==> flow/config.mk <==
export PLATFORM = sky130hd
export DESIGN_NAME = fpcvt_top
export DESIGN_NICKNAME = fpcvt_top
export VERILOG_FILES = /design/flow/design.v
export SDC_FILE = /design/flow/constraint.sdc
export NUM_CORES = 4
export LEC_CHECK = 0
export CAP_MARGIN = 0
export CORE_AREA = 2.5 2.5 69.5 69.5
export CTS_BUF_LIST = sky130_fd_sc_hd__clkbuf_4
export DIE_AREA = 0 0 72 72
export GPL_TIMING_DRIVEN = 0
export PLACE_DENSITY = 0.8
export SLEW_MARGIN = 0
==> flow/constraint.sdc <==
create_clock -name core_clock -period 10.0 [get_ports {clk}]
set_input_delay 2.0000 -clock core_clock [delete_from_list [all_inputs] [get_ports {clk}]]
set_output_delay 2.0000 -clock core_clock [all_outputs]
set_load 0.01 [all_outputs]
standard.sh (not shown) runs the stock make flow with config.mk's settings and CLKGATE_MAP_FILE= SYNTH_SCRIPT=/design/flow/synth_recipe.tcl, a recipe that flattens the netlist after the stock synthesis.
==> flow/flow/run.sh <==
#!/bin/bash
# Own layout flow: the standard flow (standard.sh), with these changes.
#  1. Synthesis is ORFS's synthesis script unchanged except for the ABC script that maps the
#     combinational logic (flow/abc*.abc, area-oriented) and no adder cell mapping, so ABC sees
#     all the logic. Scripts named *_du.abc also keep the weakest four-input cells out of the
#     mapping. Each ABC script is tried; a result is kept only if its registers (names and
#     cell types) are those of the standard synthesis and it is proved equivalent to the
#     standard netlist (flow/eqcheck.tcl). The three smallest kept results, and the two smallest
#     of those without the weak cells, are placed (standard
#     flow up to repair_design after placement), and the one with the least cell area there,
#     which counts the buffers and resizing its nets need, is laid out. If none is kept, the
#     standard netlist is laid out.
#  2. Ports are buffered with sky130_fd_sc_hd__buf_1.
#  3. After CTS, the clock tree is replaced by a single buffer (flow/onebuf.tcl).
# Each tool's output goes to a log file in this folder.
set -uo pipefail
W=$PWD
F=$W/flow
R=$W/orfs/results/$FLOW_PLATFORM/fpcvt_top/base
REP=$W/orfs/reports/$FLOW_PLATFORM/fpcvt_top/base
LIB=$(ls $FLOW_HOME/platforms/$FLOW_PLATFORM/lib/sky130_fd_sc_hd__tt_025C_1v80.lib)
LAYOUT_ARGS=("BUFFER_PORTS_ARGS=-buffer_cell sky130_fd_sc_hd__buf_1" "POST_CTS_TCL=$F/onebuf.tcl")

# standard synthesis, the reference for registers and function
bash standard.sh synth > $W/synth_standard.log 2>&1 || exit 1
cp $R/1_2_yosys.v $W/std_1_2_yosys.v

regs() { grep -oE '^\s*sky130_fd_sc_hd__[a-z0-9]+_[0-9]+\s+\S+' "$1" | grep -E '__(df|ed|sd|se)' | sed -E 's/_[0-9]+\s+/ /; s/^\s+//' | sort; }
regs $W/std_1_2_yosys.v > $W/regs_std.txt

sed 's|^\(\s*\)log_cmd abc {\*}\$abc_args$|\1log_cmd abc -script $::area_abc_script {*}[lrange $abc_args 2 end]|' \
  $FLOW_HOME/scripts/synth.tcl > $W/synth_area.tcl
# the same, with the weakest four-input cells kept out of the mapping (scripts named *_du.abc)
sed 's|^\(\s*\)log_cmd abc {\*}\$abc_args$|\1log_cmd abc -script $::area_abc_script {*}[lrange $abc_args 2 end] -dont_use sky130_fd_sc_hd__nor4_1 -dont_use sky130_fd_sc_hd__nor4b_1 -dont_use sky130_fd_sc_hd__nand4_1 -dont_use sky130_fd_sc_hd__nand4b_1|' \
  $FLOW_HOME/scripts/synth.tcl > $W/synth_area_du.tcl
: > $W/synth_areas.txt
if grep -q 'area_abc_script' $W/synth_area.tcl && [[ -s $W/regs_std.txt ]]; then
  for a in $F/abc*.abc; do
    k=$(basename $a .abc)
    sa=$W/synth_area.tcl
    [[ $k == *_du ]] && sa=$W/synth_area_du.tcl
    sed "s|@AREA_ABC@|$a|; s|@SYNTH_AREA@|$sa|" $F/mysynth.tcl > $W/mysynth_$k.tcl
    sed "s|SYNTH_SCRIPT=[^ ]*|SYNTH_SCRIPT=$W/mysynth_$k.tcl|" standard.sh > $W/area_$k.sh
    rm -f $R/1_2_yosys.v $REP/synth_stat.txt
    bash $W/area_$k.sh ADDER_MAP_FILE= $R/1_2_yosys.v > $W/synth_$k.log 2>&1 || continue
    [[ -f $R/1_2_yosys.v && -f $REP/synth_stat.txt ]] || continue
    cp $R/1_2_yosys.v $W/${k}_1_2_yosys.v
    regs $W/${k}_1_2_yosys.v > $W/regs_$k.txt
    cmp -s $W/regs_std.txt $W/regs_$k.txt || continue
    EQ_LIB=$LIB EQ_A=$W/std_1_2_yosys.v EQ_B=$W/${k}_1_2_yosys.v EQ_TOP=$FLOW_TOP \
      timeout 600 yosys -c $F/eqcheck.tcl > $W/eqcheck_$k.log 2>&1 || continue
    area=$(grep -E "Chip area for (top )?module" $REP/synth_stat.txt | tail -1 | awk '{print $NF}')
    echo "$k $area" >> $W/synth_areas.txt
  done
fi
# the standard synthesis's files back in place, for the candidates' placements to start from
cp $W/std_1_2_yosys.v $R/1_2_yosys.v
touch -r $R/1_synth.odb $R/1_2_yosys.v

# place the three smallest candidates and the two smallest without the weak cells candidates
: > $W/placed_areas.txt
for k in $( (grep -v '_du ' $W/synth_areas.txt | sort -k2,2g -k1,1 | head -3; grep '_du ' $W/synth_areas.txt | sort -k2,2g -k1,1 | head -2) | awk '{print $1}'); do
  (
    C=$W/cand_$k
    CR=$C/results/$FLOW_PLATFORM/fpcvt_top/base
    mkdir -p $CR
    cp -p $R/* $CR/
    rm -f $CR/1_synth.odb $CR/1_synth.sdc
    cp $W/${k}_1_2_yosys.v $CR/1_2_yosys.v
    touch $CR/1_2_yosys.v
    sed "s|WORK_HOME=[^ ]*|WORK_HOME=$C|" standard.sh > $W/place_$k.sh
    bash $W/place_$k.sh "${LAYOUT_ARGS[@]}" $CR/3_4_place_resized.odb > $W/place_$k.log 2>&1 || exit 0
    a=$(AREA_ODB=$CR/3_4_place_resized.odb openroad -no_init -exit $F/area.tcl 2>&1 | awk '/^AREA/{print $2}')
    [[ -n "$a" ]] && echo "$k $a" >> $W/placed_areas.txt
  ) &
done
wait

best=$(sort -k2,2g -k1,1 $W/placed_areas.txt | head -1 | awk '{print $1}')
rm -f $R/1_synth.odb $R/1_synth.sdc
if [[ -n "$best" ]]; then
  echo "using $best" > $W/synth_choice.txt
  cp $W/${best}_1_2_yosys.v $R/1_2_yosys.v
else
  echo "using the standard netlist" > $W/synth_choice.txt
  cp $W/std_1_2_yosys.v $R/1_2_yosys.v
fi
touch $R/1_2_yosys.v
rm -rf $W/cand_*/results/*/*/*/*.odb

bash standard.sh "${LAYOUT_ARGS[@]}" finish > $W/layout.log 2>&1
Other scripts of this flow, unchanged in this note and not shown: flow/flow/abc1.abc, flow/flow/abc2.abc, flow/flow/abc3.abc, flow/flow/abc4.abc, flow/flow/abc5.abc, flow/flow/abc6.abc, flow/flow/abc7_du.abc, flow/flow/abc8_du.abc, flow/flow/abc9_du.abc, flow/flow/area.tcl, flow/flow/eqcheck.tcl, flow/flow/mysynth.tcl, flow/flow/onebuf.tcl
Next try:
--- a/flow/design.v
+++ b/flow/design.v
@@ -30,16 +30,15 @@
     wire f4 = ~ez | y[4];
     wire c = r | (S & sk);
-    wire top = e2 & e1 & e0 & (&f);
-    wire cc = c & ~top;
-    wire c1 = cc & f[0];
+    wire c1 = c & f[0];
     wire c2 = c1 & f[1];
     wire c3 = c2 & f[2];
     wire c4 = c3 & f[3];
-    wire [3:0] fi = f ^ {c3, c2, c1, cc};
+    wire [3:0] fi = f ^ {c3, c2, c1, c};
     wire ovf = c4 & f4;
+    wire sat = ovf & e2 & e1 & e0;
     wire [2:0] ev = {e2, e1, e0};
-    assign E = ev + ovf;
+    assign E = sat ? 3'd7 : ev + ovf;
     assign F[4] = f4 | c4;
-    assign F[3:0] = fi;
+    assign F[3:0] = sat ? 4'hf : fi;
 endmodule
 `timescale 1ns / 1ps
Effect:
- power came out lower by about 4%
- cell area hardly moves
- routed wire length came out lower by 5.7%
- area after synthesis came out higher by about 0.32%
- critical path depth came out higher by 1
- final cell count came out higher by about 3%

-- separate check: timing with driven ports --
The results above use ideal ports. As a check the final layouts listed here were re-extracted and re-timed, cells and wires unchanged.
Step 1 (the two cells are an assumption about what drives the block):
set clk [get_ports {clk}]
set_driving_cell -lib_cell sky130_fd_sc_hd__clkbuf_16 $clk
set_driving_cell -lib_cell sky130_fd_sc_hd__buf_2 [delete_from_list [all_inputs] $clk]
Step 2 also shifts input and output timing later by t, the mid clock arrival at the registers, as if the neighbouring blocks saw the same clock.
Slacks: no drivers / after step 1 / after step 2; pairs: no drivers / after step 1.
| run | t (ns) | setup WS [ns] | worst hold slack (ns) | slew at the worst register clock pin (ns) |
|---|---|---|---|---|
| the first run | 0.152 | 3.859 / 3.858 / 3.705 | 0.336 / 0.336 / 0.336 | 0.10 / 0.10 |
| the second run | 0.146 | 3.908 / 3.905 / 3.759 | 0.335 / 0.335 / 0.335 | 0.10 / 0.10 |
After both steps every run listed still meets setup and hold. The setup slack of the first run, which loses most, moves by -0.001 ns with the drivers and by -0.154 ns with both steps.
━━━━━━━━━━━━━━━━
EXERCISE INSTRUCTIONS:
Number of lines above containing "touch": state it and nothing else.

TASK ANSWER:
3